Saved entries
File: config.mk
export PLATFORM = sky130hd
export DESIGN_NAME = pcpi_arbiter
export DESIGN_NICKNAME = d
export VERILOG_FILES = /design/src/rtl/pcpi_arbiter.sv
export SDC_FILE = /design/constraint.sdc
export NUM_CORES = 1
export LEC_CHECK = 0
export BUFFER_PORTS_ARGS = -buffer_cell sky130_fd_sc_hd__buf_2
export CAP_MARGIN = 30
export CORE_AREA = 2 2 118 120
export CTS_CLUSTER_SIZE = 14
export DETAILED_ROUTE_END_ITERATION = 10
export DIE_AREA = 0 0 120 122
export GPL_TIMING_DRIVEN = 0
export PLACE_DENSITY = 0.8
export SLEW_MARGIN = 20
export SYNTH_ARGS = -nofsm -noshare
export SYNTH_HDL_FRONTEND = slang
export SYNTH_SLANG_ARGS = --single-unit
File: constraint.sdc
create_clock -name clk -period 3.8 [get_ports clk]
set_clock_uncertainty 0.15 [all_clocks]
set_input_delay 0.57 -clock clk [delete_from_list [all_inputs] [get_ports clk]]
set_output_delay 0.57 -clock clk [all_outputs]
set_load 0.005 [all_outputs]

EXERCISE AIM — Repeat the entries above exactly, from the first line through the line containing "set_output_delay 0.57 -clock".

THE COMPLETED TASK —
File: config.mk
export PLATFORM = sky130hd
export DESIGN_NAME = pcpi_arbiter
export DESIGN_NICKNAME = d
export VERILOG_FILES = /design/src/rtl/pcpi_arbiter.sv
export SDC_FILE = /design/constraint.sdc
export NUM_CORES = 1
export LEC_CHECK = 0
export BUFFER_PORTS_ARGS = -buffer_cell sky130_fd_sc_hd__buf_2
export CAP_MARGIN = 30
export CORE_AREA = 2 2 118 120
export CTS_CLUSTER_SIZE = 14
export DETAILED_ROUTE_END_ITERATION = 10
export DIE_AREA = 0 0 120 122
export GPL_TIMING_DRIVEN = 0
export PLACE_DENSITY = 0.8
export SLEW_MARGIN = 20
export SYNTH_ARGS = -nofsm -noshare
export SYNTH_HDL_FRONTEND = slang
export SYNTH_SLANG_ARGS = --single-unit
File: constraint.sdc
create_clock -name clk -period 3.8 [get_ports clk]
set_clock_uncertainty 0.15 [all_clocks]
set_input_delay 0.57 -clock clk [delete_from_list [all_inputs] [get_ports clk]]
set_output_delay 0.57 -clock clk [all_outputs]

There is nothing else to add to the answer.